Copy every line in the records below that contains the word "high".

RECORD EXTRACTS:

<<<<

<file path="src/sv/rdf_pkg.sv">
`default_nettype none
// ----------------------------------------------------------------------------
// rdf_pkg
// Shared types, constants and the digit-to-ASCII mapping of the radix digit
// formatter.
// ----------------------------------------------------------------------------
package rdf_pkg;

  localparam int VALUE_BITS = 31;   // magnitude bits of a positive value
  localparam int STEP_W     = 5;    // counts the divide steps of one digit
  localparam int DIGIT_W    = 6;
  localparam int RADIX_W    = 6;
  localparam int CHAR_W     = 7;

  localparam logic [CHAR_W-1:0]  ASCII_ZERO   = 7'h30;
  localparam logic [CHAR_W-1:0]  ASCII_A      = 7'h41;
  localparam logic [CHAR_W-1:0]  ASCII_QMARK  = 7'h3F;
  localparam logic [CHAR_W-1:0]  ASCII_NL     = 7'h0A;
  localparam logic [DIGIT_W-1:0] DEC_DIGITS   = 6'd10;
  localparam logic [DIGIT_W-1:0] ALNUM_DIGITS = 6'd36;
  localparam logic [RADIX_W-1:0] MIN_RADIX    = 6'd2;

  typedef struct packed {
    logic signed [31:0]   value;
    logic [RADIX_W-1:0]   radix;
  } in_t;

  typedef struct packed {
    logic [CHAR_W-1:0] character;
    logic              last;
    logic              bad_radix;
  } out_t;

  // controller -> datapath
  typedef struct packed {
    logic load;       // take a new transaction
    logic div_step;   // one restoring divide step
    logic emit;       // show the digit read from the store
    logic newline;    // show the closing newline
  } dp_cmd_t;

  // datapath -> controller
  typedef struct packed {
    logic rem_zero;
    logic cnt_full;
    logic cnt_zero;
    logic cnt_one;
    logic div_last;
  } dp_stat_t;

  function automatic logic [CHAR_W-1:0] digit_to_ascii(input logic [DIGIT_W-1:0] d);
    logic [CHAR_W-1:0] ch;
    if (d < DEC_DIGITS) begin
      ch = ASCII_ZERO + {1'b0, d};
    end else if (d < ALNUM_DIGITS) begin
      ch = ASCII_A + {1'b0, d} - {1'b0, DEC_DIGITS};
    end else begin
      ch = ASCII_QMARK;
    end
    return ch;
  endfunction

endpackage
`default_nettype wire

</file>
<file path="src/sv/rdf_ram.sv">
`default_nettype none
// ----------------------------------------------------------------------------
// rdf_ram
// Generic single-write, single-read RAM with registered read data.
// ----------------------------------------------------------------------------
module rdf_ram #(
  parameter int WIDTH = 6,
  parameter int DEPTH = 32
) (
  input  wire logic                     clk,
  input  wire logic                     we,
  input  wire logic [$clog2(DEPTH)-1:0] waddr,
  input  wire logic [WIDTH-1:0]         wdata,
  input  wire logic [$clog2(DEPTH)-1:0] raddr,
  output logic      [WIDTH-1:0]         rdata
);

  logic [WIDTH-1:0] mem [DEPTH];
  logic [WIDTH-1:0] rdata_r;

  always_ff @(posedge clk) begin
    if (we) begin
      mem[waddr] <= wdata;
    end
    rdata_r <= mem[raddr];
  end

  assign rdata = rdata_r;

endmodule
`default_nettype wire

</file>
<file path="src/sv/rdf_datapath.sv">
`default_nettype none
// ----------------------------------------------------------------------------
// rdf_datapath
// Bit-serial restoring divider, digit store and result register.
// ----------------------------------------------------------------------------
module rdf_datapath #(
  parameter int DIGIT_DEPTH = 32
) (
  input  wire logic              clk,
  input  wire logic              rst_n,
  input  wire rdf_pkg::in_t      in_data,
  input  wire rdf_pkg::dp_cmd_t  cmd,
  output rdf_pkg::dp_stat_t      stat,
  output logic                   out_valid,
  output rdf_pkg::out_t          out_data
);

  localparam int AW = $clog2(DIGIT_DEPTH);
  localparam int CW = $clog2(DIGIT_DEPTH + 1);

  logic [rdf_pkg::VALUE_BITS-1:0] rem_r,    rem_nxt;
  logic [rdf_pkg::DIGIT_W-1:0]    part_r,   part_nxt;
  logic [rdf_pkg::RADIX_W-1:0]    radix_r,  radix_nxt;
  logic                           bad_r,    bad_nxt;
  logic [rdf_pkg::STEP_W-1:0]     step_r,   step_nxt;
  logic [CW-1:0]                  cnt_r,    cnt_nxt;
  logic                           valid_r,  valid_nxt;
  rdf_pkg::out_t                  out_r,    out_nxt;

  logic [rdf_pkg::DIGIT_W:0]   trial;
  logic                        fits;
  logic [rdf_pkg::DIGIT_W-1:0] part_step;
  logic                        div_last;
  logic                        store_we;
  logic [CW-1:0]               cnt_dec;
  logic [rdf_pkg::DIGIT_W-1:0] rd_digit;
  logic                        bad_in;

  assign bad_in    = in_data.radix < rdf_pkg::MIN_RADIX;
  assign trial     = {part_r, rem_r[rdf_pkg::VALUE_BITS-1]};
  assign fits      = trial >= {1'b0, radix_r};
  assign part_step = fits ? rdf_pkg::DIGIT_W'(trial - {1'b0, radix_r})
                          : trial[rdf_pkg::DIGIT_W-1:0];
  assign div_last  = step_r == rdf_pkg::STEP_W'(rdf_pkg::VALUE_BITS - 1);
  assign store_we  = cmd.div_step && div_last;
  assign cnt_dec   = cnt_r - CW'(1);

  rdf_ram #(
    .WIDTH (rdf_pkg::DIGIT_W),
    .DEPTH (DIGIT_DEPTH)
  ) u_store (
    .clk   (clk),
    .we    (store_we),
    .waddr (cnt_r[AW-1:0]),
    .wdata (part_step),
    .raddr (cnt_dec[AW-1:0]),
    .rdata (rd_digit)
  );

  always_comb begin
    rem_nxt   = rem_r;
    part_nxt  = part_r;
    radix_nxt = radix_r;
    bad_nxt   = bad_r;
    step_nxt  = step_r;
    cnt_nxt   = cnt_r;
    valid_nxt = 1'b0;
    out_nxt   = out_r;
    if (cmd.load) begin
      rem_nxt   = (bad_in || in_data.value[31]) ? '0 : in_data.value[rdf_pkg::VALUE_BITS-1:0];
      part_nxt  = '0;
      radix_nxt = in_data.radix;
      bad_nxt   = bad_in;
      step_nxt  = '0;
      cnt_nxt   = '0;
    end
    if (cmd.div_step) begin
      rem_nxt = {rem_r[rdf_pkg::VALUE_BITS-2:0], fits};
      if (div_last) begin
        // remainder goes to the store, quotient stays for the next digit
        part_nxt = '0;
        step_nxt = '0;
        cnt_nxt  = cnt_r + CW'(1);
      end else begin
        part_nxt = part_step;
        step_nxt = step_r + rdf_pkg::STEP_W'(1);
      end
    end
    if (cmd.emit) begin
      valid_nxt           = 1'b1;
      out_nxt.character   = rdf_pkg::digit_to_ascii(rd_digit);
      out_nxt.last        = 1'b0;
      out_nxt.bad_radix   = 1'b0;
      cnt_nxt             = cnt_dec;
    end
    if (cmd.newline) begin
      valid_nxt           = 1'b1;
      out_nxt.character   = rdf_pkg::ASCII_NL;
      out_nxt.last        = 1'b1;
      out_nxt.bad_radix   = bad_r;
    end
  end

  always_ff @(posedge clk) begin
    if (!rst_n) begin
      rem_r   <= '0;
      step_r  <= '0;
      cnt_r   <= '0;
      valid_r <= 1'b0;
    end else begin
      rem_r   <= rem_nxt;
      step_r  <= step_nxt;
      cnt_r   <= cnt_nxt;
      valid_r <= valid_nxt;
    end
  end

  always_ff @(posedge clk) begin
    part_r  <= part_nxt;
    radix_r <= radix_nxt;
    bad_r   <= bad_nxt;
    out_r   <= out_nxt;
  end

  assign stat.rem_zero = rem_r == '0;
  assign stat.cnt_full = cnt_r == CW'(DIGIT_DEPTH);
  assign stat.cnt_zero = cnt_r == '0;
  assign stat.cnt_one  = cnt_r == CW'(1);
  assign stat.div_last = div_last;

  assign out_valid = valid_r;
  assign out_data  = out_r;

endmodule
`default_nettype wire

</file>
<file path="src/sv/rdf_ctrl.sv">
`default_nettype none
// ----------------------------------------------------------------------------
// rdf_ctrl
// Sequencer for divide, store readback and character emission.
// ----------------------------------------------------------------------------
module rdf_ctrl (
  input  wire logic              clk,
  input  wire logic              rst_n,
  input  wire logic              start,
  output logic                   busy,
  input  wire rdf_pkg::dp_stat_t stat,
  output rdf_pkg::dp_cmd_t       cmd
);

  typedef enum logic [5:0] {
    ST_IDLE  = 6'b000001,
    ST_CHECK = 6'b000010,
    ST_DIV   = 6'b000100,
    ST_READ  = 6'b001000,
    ST_EMIT  = 6'b010000,
    ST_NL    = 6'b100000
  } state_t;

  state_t state_r, state_nxt;

  always_comb begin
    state_nxt = state_r;
    cmd       = '0;
    case (state_r)
      ST_IDLE: begin
        if (start) begin
          cmd.load  = 1'b1;
          state_nxt = ST_CHECK;
        end
      end
      ST_CHECK: begin
        if (!stat.rem_zero && !stat.cnt_full) begin
          state_nxt = ST_DIV;
        end else if (stat.cnt_zero) begin
          state_nxt = ST_NL;
        end else begin
          state_nxt = ST_READ;
        end
      end
      ST_DIV: begin
        cmd.div_step = 1'b1;
        if (stat.div_last) begin
          state_nxt = ST_CHECK;
        end
      end
      ST_READ: begin
        state_nxt = ST_EMIT;   // store read latency
      end
      ST_EMIT: begin
        cmd.emit  = 1'b1;
        state_nxt = stat.cnt_one ? ST_NL : ST_READ;
      end
      ST_NL: begin
        cmd.newline = 1'b1;
        state_nxt   = ST_IDLE;
      end
      default: begin
        state_nxt = ST_IDLE;
      end
    endcase
  end

  always_ff @(posedge clk) begin
    if (!rst_n) begin
      state_r <= ST_IDLE;
    end else begin
      state_r <= state_nxt;
    end
  end

  assign busy = state_r != ST_IDLE;

endmodule
`default_nettype wire

</file>
<file path="src/sv/radix_digit_formatter_unit.sv">
`default_nettype none
// ----------------------------------------------------------------------------
// radix_digit_formatter_unit
// Formats a signed 32-bit value as ASCII digits in a radix from 2 to 63.
// ----------------------------------------------------------------------------
// A transaction is taken when start is high and busy is low. The unit emits
// the digits most significant first ('0'-'9', 'A'-'Z', '?' for digit values
// of 36 and up), then one newline (0x0A) with last set. Zero or negative
// values give only the newline; a radix below 2 gives only the newline with
// bad_radix set. Each character sits on out_data for exactly one cycle with
// out_valid high; the receiver cannot stall, so it must take every strobe.
// Sequence: busy stays high while a transaction of n <= 31 digits runs. Each
// digit takes the steps of the bit-serial restoring divider plus one check
// step, with one more check at the start; readback of each digit takes a
// read state and an emit state because the digit store has a registered read
// port; the newline follows. The newline appears in the first cycle with busy
// low, and the next start may be accepted in that same cycle.
// ----------------------------------------------------------------------------
module radix_digit_formatter_unit #(
  parameter int DIGIT_DEPTH = 32    // digit store entries, 31 to 64
) (
  input  wire logic         clk,
  input  wire logic         rst_n,
  input  wire logic         start,
  output logic              busy,
  input  wire rdf_pkg::in_t in_data,
  output logic              out_valid,
  output rdf_pkg::out_t     out_data
);

  rdf_pkg::dp_cmd_t  cmd;
  rdf_pkg::dp_stat_t stat;

  // Sequencer: owns the handshake and steps the datapath
  rdf_ctrl u_ctrl (
    .clk   (clk),
    .rst_n (rst_n),
    .start (start),
    .busy  (busy),
    .stat  (stat),
    .cmd   (cmd)
  );

  // Divider, digit store and registered result
  rdf_datapath #(
    .DIGIT_DEPTH (DIGIT_DEPTH)
  ) u_dp (
    .clk       (clk),
    .rst_n     (rst_n),
    .in_data   (in_data),
    .cmd       (cmd),
    .stat      (stat),
    .out_valid (out_valid),
    .out_data  (out_data)
  );

endmodule
`default_nettype wire
</file>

>>>>

RESULT FOR THIS TASK:
// A transaction is taken when start is high and busy is low. The unit emits
// out_valid high; the receiver cannot stall, so it must take every strobe.
// Sequence: busy stays high while a transaction of n <= 31 digits runs. Each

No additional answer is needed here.